Continuando con el trabajo de investigación de la Universidad de Málaga, hay otro efecto agravante respecto a la pluviometría, y es que las lluvias se concentrarán durante menos días al año. Así en 1961 llovía una media de 53 días al año y en 2007 ha disminuido hasta 47 o 48, una tendencia que, al parecer, continuará. Pero, ¿esto qué significa? El hecho de que menos días al año concentren el volumen total de precipitaciones significará que lloverá de forma más torrencial y se incrementará la posibilidad de sufrir inundaciones, máxime en una provincia donde las pendientes son tan acusadas, por lo que el agua se desliza con gran fuerza desde las montañas como si bajase impulsada por un tobogán a gran velocidad.

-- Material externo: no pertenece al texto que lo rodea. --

## config.mk

```make
export PLATFORM = sky130hd
export DESIGN_NAME = tick_counter_7seg
export DESIGN_NICKNAME = d
export VERILOG_FILES = /design/src/rtl/seg7_pkg.sv /design/src/rtl/seg7_decoder.sv /design/src/rtl/tick_counter_7seg.sv
export SDC_FILE = /design/constraint.sdc
export NUM_CORES = 1
export LEC_CHECK = 0
export CAP_MARGIN = 20
export CORE_ASPECT_RATIO = 0.8
export CORE_MARGIN = 3
export CORE_UTILIZATION = 30
export DETAILED_ROUTE_END_ITERATION = 8
export PLACE_DENSITY = 0.6
export SKIP_CTS_REPAIR_TIMING = 1
export SLEW_MARGIN = 0
export SYNTH_ARGS = -nofsm -noshare
export SYNTH_HDL_FRONTEND = slang
export SYNTH_HIERARCHICAL = 1
export SYNTH_SLANG_ARGS = --single-unit
export TNS_END_PERCENT = 1
```

## constraint.sdc

```tcl
create_clock -name iCLK -period 8 [get_ports iCLK]
set_input_delay 2 -clock iCLK [delete_from_list [all_inputs] [get_ports iCLK]]
set_output_delay 2 -clock iCLK [all_outputs]
set_load 0.02 [all_outputs]
```

## src/rtl/seg7_pkg.sv

```systemverilog
// seg7_pkg: shared constants for the tick counter / 7-segment display slice.
//   DIGIT_W   - width of one counter digit (hex nibble or BCD digit)
//   SEG_GLYPH - active-high segment patterns for 0-F, bit 0 = segment a, bit 6 = g
//   calc_div  - clock cycles per tick; 0 when the tick rate is unusable
package seg7_pkg;

   localparam int DIGIT_W = 4;

   localparam logic [6:0] SEG_GLYPH [16] = '{
      7'h3F, 7'h06, 7'h5B, 7'h4F,   // 0 1 2 3
      7'h66, 7'h6D, 7'h7D, 7'h07,   // 4 5 6 7
      7'h7F, 7'h6F, 7'h77, 7'h7C,   // 8 9 A b
      7'h39, 7'h5E, 7'h79, 7'h71    // C d E F
   };

   function automatic int calc_div(input int clk_hz, input int tick_hz);
      if (tick_hz <= 0) return 0;
      return clk_hz / tick_hz;
   endfunction

endpackage

```

## src/rtl/seg7_decoder.sv

```systemverilog
// seg7_decoder: combinational glyph lookup for one digit.
//   ACTIVE_LOW - 1 inverts the pattern so a lit segment drives 0
//   digit      - 4-bit value 0..F
//   seg        - segments, bit 0 = a ... bit 6 = g
module seg7_decoder
   import seg7_pkg::*;
#(
   parameter bit ACTIVE_LOW = 1'b1
) (
   input  logic [DIGIT_W-1:0] digit,
   output logic [6:0]         seg
);

   logic [6:0] glyph;

   assign glyph = SEG_GLYPH[digit];
   assign seg   = ACTIVE_LOW ? ~glyph : glyph;

endmodule

```

## src/rtl/tick_counter_7seg.sv

```systemverilog
// tick_counter_7seg: programmable tick generator driving an N-digit up/down
// counter (hex or BCD) with registered 7-segment outputs.
//   iCLK, iRST_N    - clock, asynchronous active-low reset
//   iEN, iUP, iBCD  - step enable (sampled on tick cycles), direction, digit mode
//   iCLR, iLOAD     - synchronous clear / load (clear wins), never touch the divider
//   iLOAD_VAL       - load value, digit k at [4k+3:4k]; BCD digits above 9 clamp to 9
//   oTICK, oSQ      - one-cycle tick pulse every DIV cycles, 50 % square wave
//   oCOUNT, oWRAP   - counter value, one-cycle pulse on carry/borrow out of top digit
//   oHEX            - segments, digit k at [7k+6:7k], always matches oCOUNT
module tick_counter_7seg
   import seg7_pkg::*;
#(
   parameter int CLK_HZ         = 50_000_000,
   parameter int TICK_HZ        = 1,
   parameter int DIGITS         = 4,
   parameter bit ACTIVE_LOW_SEG = 1'b1
) (
   input  logic                        iCLK,
   input  logic                        iRST_N,
   input  logic                        iEN,
   input  logic                        iUP,
   input  logic                        iBCD,
   input  logic                        iCLR,
   input  logic                        iLOAD,
   input  logic [DIGIT_W*DIGITS-1:0]   iLOAD_VAL,
   output logic                        oTICK,
   output logic                        oSQ,
   output logic [DIGIT_W*DIGITS-1:0]   oCOUNT,
   output logic                        oWRAP,
   output logic [7*DIGITS-1:0]         oHEX
);

   localparam int CW    = DIGIT_W * DIGITS;
   localparam int DIV   = calc_div(CLK_HZ, TICK_HZ);
   localparam int DIV_W = (DIV > 2) ? $clog2(DIV) : 1;
   localparam logic [DIV_W-1:0] DIV_LAST = DIV_W'(DIV - 1);
   localparam logic [6:0] SEG_ZERO = ACTIVE_LOW_SEG ? ~SEG_GLYPH[0] : SEG_GLYPH[0];

   if (DIV < 2) begin : g_bad_div
      $error("tick_counter_7seg: CLK_HZ/TICK_HZ must be at least 2");
   end
   if (DIGITS < 1 || DIGITS > 8) begin : g_bad_digits
      $error("tick_counter_7seg: DIGITS must be 1..8");
   end

   // One digit of the ripple chain. With cin low the digit holds and passes no
   // carry, so only the low run of max (up) or zero (down) digits moves.
   // A BCD digit above 9 left over from hex mode snaps to 0 going up and to 9
   // going down without producing a carry/borrow of its own in the down case.
   function automatic logic [DIGIT_W:0] digit_step(
      input logic [DIGIT_W-1:0] d,
      input logic               up,
      input logic               bcd,
      input logic               cin
   );
      logic [DIGIT_W-1:0] nd;
      logic               cout;
      nd   = d;
      cout = 1'b0;
      if (cin) begin
         if (up) begin
            if (bcd) begin
               if (d >= 4'd9) begin
                  nd   = 4'd0;
                  cout = 1'b1;
               end else begin
                  nd = d + 4'd1;
               end
            end else begin
               nd   = d + 4'd1;
               cout = (d == 4'hF);
            end
         end else begin
            if (bcd) begin
               if (d == 4'd0) begin
                  nd   = 4'd9;
                  cout = 1'b1;
               end else if (d > 4'd9) begin
                  nd = 4'd9;
               end else begin
                  nd = d - 4'd1;
               end
            end else begin
               nd   = d - 4'd1;
               cout = (d == 4'd0);
            end
         end
      end
      return {cout, nd};
   endfunction

   logic [DIV_W-1:0]   div_cnt;
   logic               tick;
   logic               sq_q;
   logic [CW-1:0]      count_q;
   logic [CW-1:0]      count_d;
   logic [CW-1:0]      step_val;
   logic [CW-1:0]      load_fix;
   logic               step_carry;
   logic               wrap_q;
   logic               wrap_d;
   logic [7*DIGITS-1:0] hex_d;
   logic [7*DIGITS-1:0] hex_q;

   // Divider: free-running, only reset stops it.
   assign tick = (div_cnt == DIV_LAST);

   always_ff @(posedge iCLK or negedge iRST_N) begin
      if (!iRST_N) begin
         div_cnt <= '0;
         sq_q    <= 1'b0;
      end else begin
         if (tick) begin
            div_cnt <= '0;
            sq_q    <= ~sq_q;
         end else begin
            div_cnt <= div_cnt + DIV_W'(1);
         end
      end
   end

   for (genvar k = 0; k < DIGITS; k++) begin : g_step
      logic               cin;
      logic               cout;
      logic [DIGIT_W-1:0] nib;
      if (k == 0) begin : g_first
         assign cin = 1'b1;
      end else begin : g_next
         assign cin = g_step[k-1].cout;
      end
      assign {cout, nib} = digit_step(count_q[DIGIT_W*k +: DIGIT_W], iUP, iBCD, cin);
      assign step_val[DIGIT_W*k +: DIGIT_W] = nib;
   end
   assign step_carry = g_step[DIGITS-1].cout;

   always_comb begin
      load_fix = iLOAD_VAL;
      for (int k = 0; k < DIGITS; k++) begin
         if (iBCD && (iLOAD_VAL[DIGIT_W*k +: DIGIT_W] > 4'd9)) begin
            load_fix[DIGIT_W*k +: DIGIT_W] = 4'd9;
         end
      end
   end

   always_comb begin
      count_d = count_q;
      wrap_d  = 1'b0;
      if (iCLR) begin
         count_d = '0;
      end else if (iLOAD) begin
         count_d = load_fix;
      end else if (tick && iEN) begin
         count_d = step_val;
         wrap_d  = step_carry;
      end
   end

   // Decode the value about to be registered so oHEX and oCOUNT change together.
   for (genvar k = 0; k < DIGITS; k++) begin : g_seg
      seg7_decoder #(
         .ACTIVE_LOW (ACTIVE_LOW_SEG)
      ) u_dec (
         .digit (count_d[DIGIT_W*k +: DIGIT_W]),
         .seg   (hex_d[7*k +: 7])
      );
   end

   always_ff @(posedge iCLK or negedge iRST_N) begin
      if (!iRST_N) begin
         count_q <= '0;
         wrap_q  <= 1'b0;
         hex_q   <= {DIGITS{SEG_ZERO}};
      end else begin
         count_q <= count_d;
         wrap_q  <= wrap_d;
         hex_q   <= hex_d;
      end
   end

   assign oTICK  = tick;
   assign oSQ    = sq_q;
   assign oCOUNT = count_q;
   assign oWRAP  = wrap_q;
   assign oHEX   = hex_q;

endmodule

```

==> results.json, run 1 <==
{
  "status": "complete, no violations",
  "use_met1_pct": 18.76,
  "core_sq_um": 16160,
  "grt_use_met2_pct": 23.12,
  "dp_hpwl_um": 9045,
  "drtPass1Iterations": 6,
  "start_util_pct": 31.33,
  "die_h_um": 122.2,
  "grtUsageTotal_pct": 14.14,
  "muxShareOfSynthArea_pct": 3.856,
  "hold_viol_final": 0,
  "path_max_fanout": 19,
  "grt_pass1_wl_um": 21110,
  "ios": 70,
  "fin_area_sq_um": 6279,
  "min_period_ns": 5.731,
  "tns_ns": 0,
  "syn_area_per_cell_sq_um": 9.357,
  "fillCellCount": 1598,
  "fin_hold_ws_ns": 0.4662,
  "ys_warn_count": 6,
  "clk_pin_slew_ns": 0.06,
  "ff_latch_area_sq_um": 1807,
  "synth_fa_ha_area_share_pct": 9.886,
  "place_area_sq_um": 5923,
  "critical-path-top-delay-family": "buffers and inverters",
  "clockBufferDepth": 2,
  "start_kind": "input port",
  "hold_path_class": "register to register",
  "max_stage_delay_ns": 0.89,
  "synthArstFlopShare_pct": 100.0,
  "design.die.area_sq_um": 18480,
  "wl_um": 12880,
  "diodes": 0,
  "drc": 0,
  "synth_ff_type": "dfrtp_1",
  "ys_types": 74,
  "vdd_drop_max_mv": 0.09037,
  "nNetsFinal": 664,
  "numCtsBuffers": 9,
  "cp_slowest_cell": "clkdlybuf4s50_1",
  "synth-compound-area-share_pct": 18.61,
  "synth_simple_gate_area_share_pct": 20.81,
  "grt_pass1_vias": 4159,
  "cts_root_buffer": "clkbuf_16",
  "area_growth_pct": 24.02,
  "total_power_uw": 1095,
  "cts_htree_levels": 3,
  "p_leak_uw": 0.002632,
  "cap_violations": 0,
  "clock_sinks": 72,
  "drtIter0Drc": 256,
  "rows": 41,
  "drv_slew": 0,
  "top_usage_layer": "met2",
  "die_x_um": 151.2,
  "ys_seq_area_share_pct": 35.69,
  "antenna_found_initial": 0,
  "swShare_pct": 26.52,
  "period_share_pct": 71.64,
  "ys_seq_elements": 72,
  "path_cells": "clkdlybuf4s50_1 -> inv_1 -> nor3_1 -> o211a_1 -> nand2_1 -> a211oi_1 -> inv_1 -> ha_1 -> inv_1 -> mux4_1",
  "criticalPathCategory": "input port to register",
  "synth_edf_count": 0,
  "multiInputGateArea_sq_um": 2963,
  "grt_max_degree": 73,
  "clk_latency_ns": 0.33,
  "cts_tree": "yes",
  "critPathCaptureType": "register",
  "grt_overflow_total": 0,
  "final-setup-viol-count": 0,
  "p_int_uw": 804.9,
  "cp.arrival_ns": 5.93,
  "rsz0062_at_grt": "no",
  "pwr-share-seq_pct": 36.8,
  "combPwrFrac_pct": 20.0,
  "crit_required_ns": 8.20,
  "synthXorXnorAreaFrac_pct": 5.363,
  "gp_congestion": 0.8789,
  "relSlewSlack_pct": 27.22,
  "synth_top_family_by_area": "simple AND/OR/NAND/NOR gates",
  "vias": 4290,
  "wire_per_inst_um": 15.69,
  "final_core_util_pct": 38.85,
  "p_clk_share_pct": 43.3,
  "final_layout_size_suffix_gt1_share_pct": 8.086,
  "port_buffers": 69,
  "fmaxAchievable_mhz": 174.5,
  "p_per_area_nw_per_um2": 174.5,
  "via_per_inst": 5.225,
  "syn_inst": 541,
  "worstMarginPinSlew_ns": 1.088,
  "syn_area_sq_um": 5062,
  "path_common_cell": "inv_1",
  "fin_skew_ns": 0.005463,
  "drtAntennaViolNets": 0,
  "grt_util_met3_pct": 3.756,
  "synth_fp_nets": 604,
  "crit_buf_inv": 4,
  "p_sw_uw": 290.5
}
## sequential cells by signal, indices dropped and copies added, names as in the netlist
| name | count |
|---|---|
| oCOUNT | 16 |
| oHEX | 28 |
| div_cnt | 26 |
| oSQ | 1 |
| oWRAP | 1 |
## cells in the final DEF, fill, tap and decap left out, drive strengths merged, types with 4 or more instances in the layout
master,Yosys,layout
o32ai,6,6
a221oi,4,4
nor2b,14,14
o21bai,5,5
clkdlybuf4s50,0,68
a31oi,7,7
xor2,10,10
a22o,10,10
o2111ai,5,5
ha,40,40
dfstp,4,4
a21oi,20,20
o21a,5,5
nand3,16,16
buf,19,9
and4,6,6
nand2,44,44
nand4,10,10
o211ai,10,10
nand2b,9,9
or3b,5,5
a32o,4,4
nor2,51,51
dfrtp,68,68
clkbuf,9,11
o21ai,18,18
mux2i,9,9
inv,36,36
xnor2,21,21
mux4,4,4
nor4,9,9
nor3,9,9
nor3b,7,7
## Yosys cell counts, types with 10 or more instances
cell	instances	share of area [%]
nand2_1	44	3.3
nor2_1	47	3.5
buf_2	12	1.2
ha_1	40	9.9
xor2_1	10	1.7
nand4_1	10	1.2
xnor2_1	21	3.6
dfrtp_1	68	34
nand3_1	16	1.6
inv_1	36	2.7
a21oi_1	20	2.0
a22o_1	10	1.7
o21ai_0	14	1.4
nor2b_1	14	1.7
## logic make-up (layout without fill, tap and decap cells)
group                    after synthesis  after routing
buffers and inverters                 64            129
AND/OR/NAND/NOR                      196            196
flip-flops                            72             72
multiplexers                          13             13
AO/OA/AOI/OAI                        125            125
adder cells (fa/ha/maj)               40             40
XOR/XNOR                              31             31
## through the flow
stage | setup WS (ns) | cells
6_report | 2.269 | 821
3_3_place_gp | 2.144 | 804
2_1_floorplan | 3.360 | 541
5_1_grt | 1.878 | 821
3_5_place_dp | 1.930 | 805
4_1_cts | 2.292 | 821
## path summary, 6_finish.rpt
check | from | endpoint | slack [ns] | depth (start not counted)
max | iUP | oHEX[24] | 2.27 | 10
min | oSQ | oSQ | 0.47 | 1
max reg2reg | div_cnt[0] | oHEX[24] | 4.12 | 10
min reg2reg | oSQ | oSQ | 0.47 | 1
max in group asynchronous | iRST_N | oHEX[1] | 5.50 | 2
min in group asynchronous | iRST_N | oHEX[19] | 1.91 | 2
## layout make-up
| type | instances | area share [%] |
|---|---|---|
| clock buffers | 11 | 4.026 |
| clock inverters | 5 | 1.634 |
| inverters | 36 | 2.152 |
| multi-input cells | 405 | 47.19 |
| flip-flops and latches | 72 | 28.78 |
| well taps | 215 | 4.285 |
| repair buffers | 77 | 11.94 |
## power by group through the flow
stage | Sequential, uW | Combinational [uW] | Clock, uW
after CTS | 403 | 220 | 488
after floorplan | 428 | 112 | 0
after detailed placement | 409 | 218 | 0
after global routing | 405 | 240 | 505
after global placement | 409 | 216 | 0
final | 403 | 219 | 474
## worst reg2reg max path, stage by stage, from the launching register on
cell and delay (ns):
dfrtp_1 0.43, ha_1 0.29, nand2_1 0.13, nor4_4 0.57, o211a_1 0.54, nand2_1 0.14
a211oi_1 0.57, inv_1 0.21, ha_1 0.33, inv_1 0.05, mux4_1 0.49
## routing by layer
metal | share of wire [%] | up-vias
met4 | 1.0 | 0
met1 | 46 | 2085
met3 | 5.1 | 15
met5 | 0 | -
li1 | - | 2072
met2 | 48 | 118
No activity file was read; power rests on OpenSTA's default activity.
==> run 2: changes to the inputs <==
Clock period 8 ns to 5.3 ns, I/O delays scaled along.
==> run 2 against run 1 <==
Non-clock buffer count increased by 9. Critical path depth increased by 1. Count of clock-buffer cells in the layout increased by 1. Via count increased by 0.49%. Utilization decreased by 0.085 points. Cell area decreased by 0.22%. Sequential share of layout area increased by 0.063 points.
==> results.json, run 2 (same netlist as run 1, synthesis figures left out) <==
{
  "worstMarginPinSlew_ns": 0.8228,
  "cts_tree": "yes",
  "antenna_found_initial": 0,
  "dp_hpwl_um": 9172,
  "port_buffers": 69,
  "diodes": 0,
  "final_layout_size_suffix_gt1_share_pct": 9.121,
  "fin_skew_ns": 0.005977,
  "fmaxAchievable_mhz": 233.9,
  "cap_violations": 0,
  "reg2reg_to": "oHEX[17]",
  "critPathLaunch": "iUP",
  "cp.arrival_ns": 4.48,
  "multiInputGateArea_sq_um": 2963,
  "vias": 4311,
  "via_per_inst": 5.200,
  "nNetsFinal": 673,
  "start_util_pct": 31.33,
  "clock_sinks": 72,
  "reg2reg_from": "oCOUNT[4]",
  "start_kind": "input port",
  "crit_required_ns": 5.50,
  "place_area_sq_um": 5979,
  "ff_latch_area_sq_um": 1807,
  "clk_latency_ns": 0.33,
  "fin_area_sq_um": 6265,
  "ios": 70,
  "path_max_fanout": 19,
  "tns_ns": 0,
  "cts_root_buffer": "clkbuf_16",
  "area_growth_pct": 23.75,
  "r2r_slack_ns": 1.80,
  "grt_overflow_total": 0,
  "period_share_pct": 80.67,
  "criticalPathCategory": "input port to register",
  "die_x_um": 151.2,
  "grt_pass1_vias": 4112,
  "drtPass1Iterations": 5,
  "core_sq_um": 16160,
  "final_cells": 829,
  "fin_hold_ws_ns": 0.4645,
  "min_period_ns": 4.276,
  "hold_path_class": "register to register",
  "p_per_area_nw_per_um2": 240.4,
  "grtUsageTotal_pct": 14.10,
  "fin_ws_ns": 1.024,
  "cts_htree_levels": 3,
  "rsz0062_at_grt": "no",
  "largest_reg_flops": 28,
  "die_h_um": 122.2,
  "drtAntennaViolNets": 0,
  "place_inst": 813,
  "p_leak_uw": 0.002640,
  "r2r_cells": 11,
  "wl_um": 12620,
  "critPathCaptureType": "register",
  "drc": 0,
  "fillCellCount": 1570,
  "gp_congestion": 0.8818,
  "endpoint": "oHEX[17]",
  "relSlewSlack_pct": 44.91,
  "wire_per_inst_um": 15.22,
  "drv_slew": 0,
  "rows": 41,
  "grt_pass1_wl_um": 20690,
  "layout_common_cells": "68 x dfrtp_1, 68 x clkdlybuf4s50_1, 47 x nor2_1",
  "drtIter0Drc": 219,
  "vdd_drop_max_mv": 0.1037,
  "hold_viol_final": 0,
  "grt_max_degree": 50,
  "clk_pin_slew_ns": 0.05,
  "clockBufferDepth": 2,
  "final-setup-viol-count": 0,
  "numCtsBuffers": 9,
  "design.die.area_sq_um": 18480,
  "place_ws_ns": 0.7270,
  "status": "complete, no violations"
}
## run 2: cell count changes in the layout (fill, tap and decap cells not counted), sizes merged
cell	before	now
bufinv	3	0
buf	9	18
clkinv	1	2
clkbuf	11	12
## run 2: layout make-up
type / instances / share of cell area, %
Timing Repair Buffer: 86 / 13.04
Clock buffer: 12 / 4.094
Sequential cell: 72 / 28.84
Clock inverter: 3 / 0.2796
Tap cell: 215 / 4.294
Multi-Input combinational cell: 405 / 47.29
Inverter: 36 / 2.157
## run 2: worst min path at each step
stage               cells past startpoint         from     endpoint
global route                            1          oSQ          oSQ
CTS                                     1          oSQ          oSQ
floorplan                               1  div_cnt[24]  div_cnt[24]
detailed placement                      1          oSQ          oSQ
finish                                  1          oSQ          oSQ
global placement                        1          oSQ          oSQ
## run 2: routing by layer
metal | global-route usage [%] | vias to the layer above | share of wire (%)
met4 | 3.907 | 0 | 1.4
met3 | 3.719 | 20 | 5.5
met1 | 19.02 | 2071 | 47
met2 | 22.34 | 133 | 46
li1 | - | 2087 | -
met5 | 0 | - | 0
## run 2: worst max-delay path, stage by stage
cell and delay (ns):
clkdlybuf4s50_1 0.51, buf_4 0.24, inv_1 0.08, nor3_1 0.39, o211a_1 0.46, o2111ai_1 0.18, o211ai_1 0.27, inv_1 0.17
ha_1 0.31, inv_1 0.05, mux4_1 0.48
## run 2: report_power, final
group          switching [uW]  total (uW)  internal (uW)
registers                25.4         608            582
logic                     183         336            153
clock network             224         562            338
total                     433        1510           1070
## run 2: metrics by stage
step                util, %  power (uW)
CTS                   38.70        1533
detailed placement    37.00       952.9
global route          38.77        1591
global placement      37.00       948.1
floorplan                 -       815.5
finish                38.77        1506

Las lluvias torrenciales, a su vez, agrava enormemente los procesos de erosión y desertización que azotan a la provincia por una sencilla razón: cuando llueve con mucha agresividad se produce un enorme arrastre de sedimentos, en definitiva tierra. Y Málaga ya tiene el dudoso honor de ser la segunda provincia con más problemas en este sentido tras Almería.
Además, la desertificación es la pérdida de la capa orgánica de la tierra lo que, por tanto, supone una pérdida de vida, de biodiversidad, según subrayan los expertos. Actualmente, las cifras de erosión en Málaga son ya de por sí preocupantes. Según el mapa de los estados erosivos del Ministerio de Medio Ambiente: Málaga tiene una superficie total de 738.554 hectáreas y el 42% sufre graves o muy graves procesos de erosión y desertización, lo que supone que cada hectárea pierde al año de 50 a 100 toneladas de tierra. Y esta falta de cubierta vegetal, es decir la deforestación, se convierte, como ha reconocido en varias ocasiones el Gobierno en un problema medioambiental, ecológico y económico de primera magnitud que puede acarrear inundaciones, aterramientos y destrucción o deterioros de infraestructuras. Si alguien no se lo cree sólo tiene que recordar el episodio de lluvias torrenciales en Rincón de la Victoria en 2004 cuando cayeron más de 200 litros por metro cuadrado en un día y el pueblo quedó anegado. Y ahora la pregunta es: ¿Estamos preparados?